YOUR INSTRUCTIONS: The required output is the lines below from the line containing "cell type and" to the line containing "ha_1: 3 / 37.5", inclusive, retyped exactly. No other lines belong in it.

Saved entries
○ ○ ○ ○
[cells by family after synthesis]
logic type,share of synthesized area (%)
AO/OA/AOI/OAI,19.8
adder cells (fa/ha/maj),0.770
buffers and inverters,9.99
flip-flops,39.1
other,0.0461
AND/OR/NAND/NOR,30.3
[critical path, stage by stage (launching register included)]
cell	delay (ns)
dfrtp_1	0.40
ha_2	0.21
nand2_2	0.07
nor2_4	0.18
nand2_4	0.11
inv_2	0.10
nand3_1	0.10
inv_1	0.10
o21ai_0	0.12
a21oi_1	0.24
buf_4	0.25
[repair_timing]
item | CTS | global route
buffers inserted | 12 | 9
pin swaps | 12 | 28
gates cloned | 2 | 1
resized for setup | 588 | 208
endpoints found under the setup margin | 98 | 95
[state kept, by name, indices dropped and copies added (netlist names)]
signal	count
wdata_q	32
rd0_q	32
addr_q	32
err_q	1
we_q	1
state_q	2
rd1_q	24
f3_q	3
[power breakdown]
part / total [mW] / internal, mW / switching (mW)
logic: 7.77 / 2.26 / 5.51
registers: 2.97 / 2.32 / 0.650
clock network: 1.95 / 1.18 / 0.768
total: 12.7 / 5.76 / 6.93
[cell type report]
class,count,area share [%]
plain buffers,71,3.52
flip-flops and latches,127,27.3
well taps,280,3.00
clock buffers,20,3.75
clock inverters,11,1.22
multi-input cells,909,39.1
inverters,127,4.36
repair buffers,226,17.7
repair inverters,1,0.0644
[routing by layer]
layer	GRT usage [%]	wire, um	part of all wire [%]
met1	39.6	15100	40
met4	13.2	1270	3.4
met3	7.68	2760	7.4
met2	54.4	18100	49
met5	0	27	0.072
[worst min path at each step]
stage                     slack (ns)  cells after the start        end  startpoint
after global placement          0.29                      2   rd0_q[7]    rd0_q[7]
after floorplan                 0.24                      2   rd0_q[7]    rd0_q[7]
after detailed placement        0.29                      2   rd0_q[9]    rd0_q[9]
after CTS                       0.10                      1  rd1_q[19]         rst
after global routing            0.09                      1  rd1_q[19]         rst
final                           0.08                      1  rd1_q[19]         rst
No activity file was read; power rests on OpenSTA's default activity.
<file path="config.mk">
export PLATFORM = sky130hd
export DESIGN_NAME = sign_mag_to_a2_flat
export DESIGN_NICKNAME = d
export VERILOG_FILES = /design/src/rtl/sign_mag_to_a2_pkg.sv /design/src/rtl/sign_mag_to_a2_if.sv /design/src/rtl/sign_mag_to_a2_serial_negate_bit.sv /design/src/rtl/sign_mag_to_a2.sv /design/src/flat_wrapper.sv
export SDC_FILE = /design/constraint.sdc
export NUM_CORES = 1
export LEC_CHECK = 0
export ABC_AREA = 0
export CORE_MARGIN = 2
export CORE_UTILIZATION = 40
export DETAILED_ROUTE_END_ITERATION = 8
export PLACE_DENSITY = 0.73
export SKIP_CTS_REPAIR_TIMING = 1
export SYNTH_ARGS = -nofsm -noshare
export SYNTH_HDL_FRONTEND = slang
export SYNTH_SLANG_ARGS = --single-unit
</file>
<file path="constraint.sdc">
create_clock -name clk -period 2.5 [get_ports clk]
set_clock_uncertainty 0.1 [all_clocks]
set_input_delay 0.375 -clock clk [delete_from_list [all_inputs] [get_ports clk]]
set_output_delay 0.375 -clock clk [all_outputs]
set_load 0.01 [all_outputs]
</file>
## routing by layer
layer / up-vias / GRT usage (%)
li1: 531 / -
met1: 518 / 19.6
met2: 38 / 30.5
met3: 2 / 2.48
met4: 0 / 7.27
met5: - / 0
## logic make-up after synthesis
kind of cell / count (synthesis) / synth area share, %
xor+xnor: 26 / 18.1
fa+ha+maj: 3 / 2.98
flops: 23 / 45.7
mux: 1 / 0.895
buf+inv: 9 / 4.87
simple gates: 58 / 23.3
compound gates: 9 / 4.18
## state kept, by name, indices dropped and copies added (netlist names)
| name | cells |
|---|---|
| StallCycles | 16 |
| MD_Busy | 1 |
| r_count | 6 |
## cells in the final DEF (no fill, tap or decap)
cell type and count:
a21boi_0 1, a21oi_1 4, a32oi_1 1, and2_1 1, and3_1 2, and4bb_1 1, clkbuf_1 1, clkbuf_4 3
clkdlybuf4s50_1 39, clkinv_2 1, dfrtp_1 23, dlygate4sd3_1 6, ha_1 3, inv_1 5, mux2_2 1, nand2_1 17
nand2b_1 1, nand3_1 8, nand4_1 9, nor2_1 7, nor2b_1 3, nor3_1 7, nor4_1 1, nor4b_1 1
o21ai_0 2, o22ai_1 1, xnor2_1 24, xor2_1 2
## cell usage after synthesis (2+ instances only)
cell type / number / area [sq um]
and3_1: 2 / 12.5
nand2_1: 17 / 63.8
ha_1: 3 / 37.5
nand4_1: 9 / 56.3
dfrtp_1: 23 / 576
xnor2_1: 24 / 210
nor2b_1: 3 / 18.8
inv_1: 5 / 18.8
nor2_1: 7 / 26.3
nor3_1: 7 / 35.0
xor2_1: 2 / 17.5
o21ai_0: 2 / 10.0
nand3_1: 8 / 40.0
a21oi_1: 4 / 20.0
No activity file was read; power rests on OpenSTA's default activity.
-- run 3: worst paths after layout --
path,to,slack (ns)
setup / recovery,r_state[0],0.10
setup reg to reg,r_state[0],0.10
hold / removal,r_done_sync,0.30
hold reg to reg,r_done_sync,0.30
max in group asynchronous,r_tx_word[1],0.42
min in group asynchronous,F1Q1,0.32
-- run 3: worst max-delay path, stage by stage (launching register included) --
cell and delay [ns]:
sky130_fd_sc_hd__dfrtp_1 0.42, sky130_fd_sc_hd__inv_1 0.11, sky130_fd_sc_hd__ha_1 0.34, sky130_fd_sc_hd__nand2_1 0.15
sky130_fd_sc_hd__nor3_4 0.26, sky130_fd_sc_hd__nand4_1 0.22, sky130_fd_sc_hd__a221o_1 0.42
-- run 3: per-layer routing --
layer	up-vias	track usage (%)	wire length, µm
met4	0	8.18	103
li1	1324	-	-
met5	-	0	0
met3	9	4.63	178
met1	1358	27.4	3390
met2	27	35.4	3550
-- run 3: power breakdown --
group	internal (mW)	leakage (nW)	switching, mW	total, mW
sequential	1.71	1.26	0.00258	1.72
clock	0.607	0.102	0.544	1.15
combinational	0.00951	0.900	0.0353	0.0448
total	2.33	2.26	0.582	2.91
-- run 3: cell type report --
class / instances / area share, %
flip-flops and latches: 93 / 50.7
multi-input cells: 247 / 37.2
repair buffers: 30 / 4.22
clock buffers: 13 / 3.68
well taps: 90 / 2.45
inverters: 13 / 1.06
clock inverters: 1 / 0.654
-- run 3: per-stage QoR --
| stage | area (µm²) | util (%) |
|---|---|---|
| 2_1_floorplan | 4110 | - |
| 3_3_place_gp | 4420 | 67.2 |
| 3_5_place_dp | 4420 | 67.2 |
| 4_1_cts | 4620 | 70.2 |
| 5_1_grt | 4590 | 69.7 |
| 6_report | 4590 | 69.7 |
○ ○ ○ ○
ANSWER FOR THIS EXERCISE:
cell type and count:
a21boi_0 1, a21oi_1 4, a32oi_1 1, and2_1 1, and3_1 2, and4bb_1 1, clkbuf_1 1, clkbuf_4 3
clkdlybuf4s50_1 39, clkinv_2 1, dfrtp_1 23, dlygate4sd3_1 6, ha_1 3, inv_1 5, mux2_2 1, nand2_1 17
nand2b_1 1, nand3_1 8, nand4_1 9, nor2_1 7, nor2b_1 3, nor3_1 7, nor4_1 1, nor4b_1 1
o21ai_0 2, o22ai_1 1, xnor2_1 24, xor2_1 2
## cell usage after synthesis (2+ instances only)
cell type / number / area [sq um]
and3_1: 2 / 12.5
nand2_1: 17 / 63.8
ha_1: 3 / 37.5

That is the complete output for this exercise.